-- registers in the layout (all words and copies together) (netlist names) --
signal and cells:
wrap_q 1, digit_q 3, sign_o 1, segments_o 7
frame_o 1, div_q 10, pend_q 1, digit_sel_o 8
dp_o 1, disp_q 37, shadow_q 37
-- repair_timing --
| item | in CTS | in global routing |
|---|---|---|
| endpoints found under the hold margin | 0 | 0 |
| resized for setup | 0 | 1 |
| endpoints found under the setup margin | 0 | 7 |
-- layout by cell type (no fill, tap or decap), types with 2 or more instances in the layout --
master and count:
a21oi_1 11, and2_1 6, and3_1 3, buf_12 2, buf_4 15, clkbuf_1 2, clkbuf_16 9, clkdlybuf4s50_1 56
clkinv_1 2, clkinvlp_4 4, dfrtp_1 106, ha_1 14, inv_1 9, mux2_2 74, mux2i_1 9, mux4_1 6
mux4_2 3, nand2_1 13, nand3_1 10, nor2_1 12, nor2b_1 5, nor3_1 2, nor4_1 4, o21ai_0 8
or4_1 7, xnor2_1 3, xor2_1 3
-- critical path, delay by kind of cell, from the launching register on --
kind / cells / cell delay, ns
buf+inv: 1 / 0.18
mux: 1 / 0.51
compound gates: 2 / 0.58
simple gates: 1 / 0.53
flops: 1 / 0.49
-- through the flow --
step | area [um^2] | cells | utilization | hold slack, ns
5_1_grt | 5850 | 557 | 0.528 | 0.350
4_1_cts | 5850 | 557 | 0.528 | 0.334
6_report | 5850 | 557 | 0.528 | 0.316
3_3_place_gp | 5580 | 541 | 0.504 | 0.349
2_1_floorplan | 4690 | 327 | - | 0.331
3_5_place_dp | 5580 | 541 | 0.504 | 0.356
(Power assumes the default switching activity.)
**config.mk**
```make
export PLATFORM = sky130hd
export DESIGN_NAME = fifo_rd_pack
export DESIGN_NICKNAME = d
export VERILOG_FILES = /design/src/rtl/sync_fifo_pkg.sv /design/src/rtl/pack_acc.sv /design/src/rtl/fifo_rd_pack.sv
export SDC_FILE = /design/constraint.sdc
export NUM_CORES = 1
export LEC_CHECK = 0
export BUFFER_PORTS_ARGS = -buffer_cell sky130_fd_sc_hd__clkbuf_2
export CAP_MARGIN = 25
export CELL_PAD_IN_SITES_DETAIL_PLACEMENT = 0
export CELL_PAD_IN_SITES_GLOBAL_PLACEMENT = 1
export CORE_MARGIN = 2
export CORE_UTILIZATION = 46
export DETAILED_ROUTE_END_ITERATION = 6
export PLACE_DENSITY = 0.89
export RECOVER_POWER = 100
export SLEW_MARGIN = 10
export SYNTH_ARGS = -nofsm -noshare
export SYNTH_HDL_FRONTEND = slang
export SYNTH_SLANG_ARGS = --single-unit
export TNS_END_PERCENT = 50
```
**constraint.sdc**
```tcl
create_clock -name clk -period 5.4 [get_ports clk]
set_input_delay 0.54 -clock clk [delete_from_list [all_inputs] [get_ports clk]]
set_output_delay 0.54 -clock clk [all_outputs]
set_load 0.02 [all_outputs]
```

● ● ● ●

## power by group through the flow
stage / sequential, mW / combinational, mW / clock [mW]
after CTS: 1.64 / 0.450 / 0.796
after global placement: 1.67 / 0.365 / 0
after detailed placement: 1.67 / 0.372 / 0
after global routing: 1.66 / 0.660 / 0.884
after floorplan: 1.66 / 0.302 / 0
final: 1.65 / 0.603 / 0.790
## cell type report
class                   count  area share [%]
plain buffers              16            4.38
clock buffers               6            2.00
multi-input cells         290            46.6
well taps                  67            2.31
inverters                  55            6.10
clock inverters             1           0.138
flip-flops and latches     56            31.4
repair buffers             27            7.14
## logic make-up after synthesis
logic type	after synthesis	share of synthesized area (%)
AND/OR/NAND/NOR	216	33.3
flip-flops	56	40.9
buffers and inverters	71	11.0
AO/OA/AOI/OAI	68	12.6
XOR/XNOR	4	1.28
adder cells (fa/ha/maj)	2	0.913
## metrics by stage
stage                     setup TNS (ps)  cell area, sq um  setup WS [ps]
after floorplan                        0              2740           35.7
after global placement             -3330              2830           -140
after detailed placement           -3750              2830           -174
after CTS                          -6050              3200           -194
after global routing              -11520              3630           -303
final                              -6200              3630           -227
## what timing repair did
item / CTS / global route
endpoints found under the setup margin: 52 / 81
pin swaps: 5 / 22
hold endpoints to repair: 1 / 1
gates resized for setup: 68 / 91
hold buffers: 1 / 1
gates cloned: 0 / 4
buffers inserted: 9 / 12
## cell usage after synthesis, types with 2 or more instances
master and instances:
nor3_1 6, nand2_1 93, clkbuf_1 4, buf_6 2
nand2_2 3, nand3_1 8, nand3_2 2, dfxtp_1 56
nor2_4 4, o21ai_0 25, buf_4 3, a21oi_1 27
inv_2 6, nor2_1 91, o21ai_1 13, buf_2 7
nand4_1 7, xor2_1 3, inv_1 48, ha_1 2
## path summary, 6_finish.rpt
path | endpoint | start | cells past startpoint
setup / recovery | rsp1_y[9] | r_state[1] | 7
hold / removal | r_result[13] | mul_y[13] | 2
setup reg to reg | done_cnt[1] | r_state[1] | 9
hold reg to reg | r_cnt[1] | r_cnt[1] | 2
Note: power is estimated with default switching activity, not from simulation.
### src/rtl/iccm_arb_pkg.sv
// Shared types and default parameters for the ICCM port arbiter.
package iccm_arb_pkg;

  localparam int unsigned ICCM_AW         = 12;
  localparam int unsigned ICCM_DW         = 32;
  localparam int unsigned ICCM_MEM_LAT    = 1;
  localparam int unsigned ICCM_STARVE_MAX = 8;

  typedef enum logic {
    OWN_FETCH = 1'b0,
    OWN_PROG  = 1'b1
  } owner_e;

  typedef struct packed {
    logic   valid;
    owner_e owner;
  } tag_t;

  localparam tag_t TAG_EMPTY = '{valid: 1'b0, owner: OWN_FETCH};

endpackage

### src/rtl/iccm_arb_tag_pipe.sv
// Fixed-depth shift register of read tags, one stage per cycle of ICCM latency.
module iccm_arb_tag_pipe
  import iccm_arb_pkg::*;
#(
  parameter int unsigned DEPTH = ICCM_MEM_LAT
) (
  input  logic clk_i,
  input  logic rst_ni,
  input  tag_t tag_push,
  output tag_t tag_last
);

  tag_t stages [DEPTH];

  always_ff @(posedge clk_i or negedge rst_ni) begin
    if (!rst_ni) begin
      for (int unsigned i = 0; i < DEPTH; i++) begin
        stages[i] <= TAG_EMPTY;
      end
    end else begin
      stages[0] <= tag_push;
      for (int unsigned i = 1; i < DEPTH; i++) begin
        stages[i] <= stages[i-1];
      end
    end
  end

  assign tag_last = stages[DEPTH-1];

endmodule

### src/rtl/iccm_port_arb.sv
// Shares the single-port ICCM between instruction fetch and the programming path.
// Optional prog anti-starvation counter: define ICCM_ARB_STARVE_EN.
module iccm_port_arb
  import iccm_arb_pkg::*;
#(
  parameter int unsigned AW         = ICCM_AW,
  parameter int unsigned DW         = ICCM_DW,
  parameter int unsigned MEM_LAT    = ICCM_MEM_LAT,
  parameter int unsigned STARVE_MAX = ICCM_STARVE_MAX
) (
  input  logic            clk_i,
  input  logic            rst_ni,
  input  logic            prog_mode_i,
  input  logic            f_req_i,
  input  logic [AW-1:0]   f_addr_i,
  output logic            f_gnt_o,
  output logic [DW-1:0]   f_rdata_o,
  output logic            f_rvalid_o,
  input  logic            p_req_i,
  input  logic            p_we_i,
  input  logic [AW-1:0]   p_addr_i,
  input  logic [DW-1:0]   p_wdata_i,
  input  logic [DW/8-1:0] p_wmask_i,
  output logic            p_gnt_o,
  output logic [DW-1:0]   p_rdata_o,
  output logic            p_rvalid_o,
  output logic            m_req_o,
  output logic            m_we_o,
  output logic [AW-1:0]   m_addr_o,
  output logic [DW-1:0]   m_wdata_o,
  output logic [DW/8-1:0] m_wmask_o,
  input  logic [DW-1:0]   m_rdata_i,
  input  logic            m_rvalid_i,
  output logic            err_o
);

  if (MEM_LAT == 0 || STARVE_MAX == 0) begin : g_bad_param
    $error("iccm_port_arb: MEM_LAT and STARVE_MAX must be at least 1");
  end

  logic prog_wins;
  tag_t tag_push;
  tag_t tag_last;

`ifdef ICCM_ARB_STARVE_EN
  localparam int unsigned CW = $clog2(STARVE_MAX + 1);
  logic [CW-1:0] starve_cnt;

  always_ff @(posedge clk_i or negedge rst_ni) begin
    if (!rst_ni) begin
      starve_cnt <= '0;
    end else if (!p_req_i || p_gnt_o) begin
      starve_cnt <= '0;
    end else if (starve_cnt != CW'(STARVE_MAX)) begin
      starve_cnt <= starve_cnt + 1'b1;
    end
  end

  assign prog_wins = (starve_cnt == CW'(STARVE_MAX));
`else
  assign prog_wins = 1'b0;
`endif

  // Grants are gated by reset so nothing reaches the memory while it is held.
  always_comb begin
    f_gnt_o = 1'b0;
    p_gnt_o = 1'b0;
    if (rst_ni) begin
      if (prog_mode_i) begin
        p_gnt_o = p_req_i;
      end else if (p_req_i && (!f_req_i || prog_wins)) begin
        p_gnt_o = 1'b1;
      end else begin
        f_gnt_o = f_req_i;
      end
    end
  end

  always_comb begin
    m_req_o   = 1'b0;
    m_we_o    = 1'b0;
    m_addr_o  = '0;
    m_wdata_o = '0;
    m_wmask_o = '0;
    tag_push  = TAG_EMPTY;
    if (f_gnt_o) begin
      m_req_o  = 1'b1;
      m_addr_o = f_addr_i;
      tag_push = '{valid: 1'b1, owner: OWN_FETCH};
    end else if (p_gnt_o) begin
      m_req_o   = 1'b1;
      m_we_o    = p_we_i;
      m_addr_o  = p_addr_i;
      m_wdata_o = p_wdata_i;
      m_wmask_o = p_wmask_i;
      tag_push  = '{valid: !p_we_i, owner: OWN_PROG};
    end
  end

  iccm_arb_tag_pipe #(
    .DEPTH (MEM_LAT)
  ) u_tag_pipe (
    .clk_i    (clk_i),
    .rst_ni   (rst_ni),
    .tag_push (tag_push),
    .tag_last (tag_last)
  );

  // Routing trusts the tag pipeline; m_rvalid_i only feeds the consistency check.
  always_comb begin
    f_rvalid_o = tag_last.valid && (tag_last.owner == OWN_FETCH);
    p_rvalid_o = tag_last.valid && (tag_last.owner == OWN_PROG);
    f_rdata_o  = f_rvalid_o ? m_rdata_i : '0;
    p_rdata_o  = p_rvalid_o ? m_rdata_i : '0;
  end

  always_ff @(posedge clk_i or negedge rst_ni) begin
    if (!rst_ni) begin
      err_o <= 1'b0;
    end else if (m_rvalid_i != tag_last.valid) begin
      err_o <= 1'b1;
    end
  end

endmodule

● ● ● ●

(Assignment):
Which lines above contain "area"? Show each of them.

(Solution to the problem):
step | area [um^2] | cells | utilization | hold slack, ns
class                   count  area share [%]
logic type	after synthesis	share of synthesized area (%)
stage                     setup TNS (ps)  cell area, sq um  setup WS [ps]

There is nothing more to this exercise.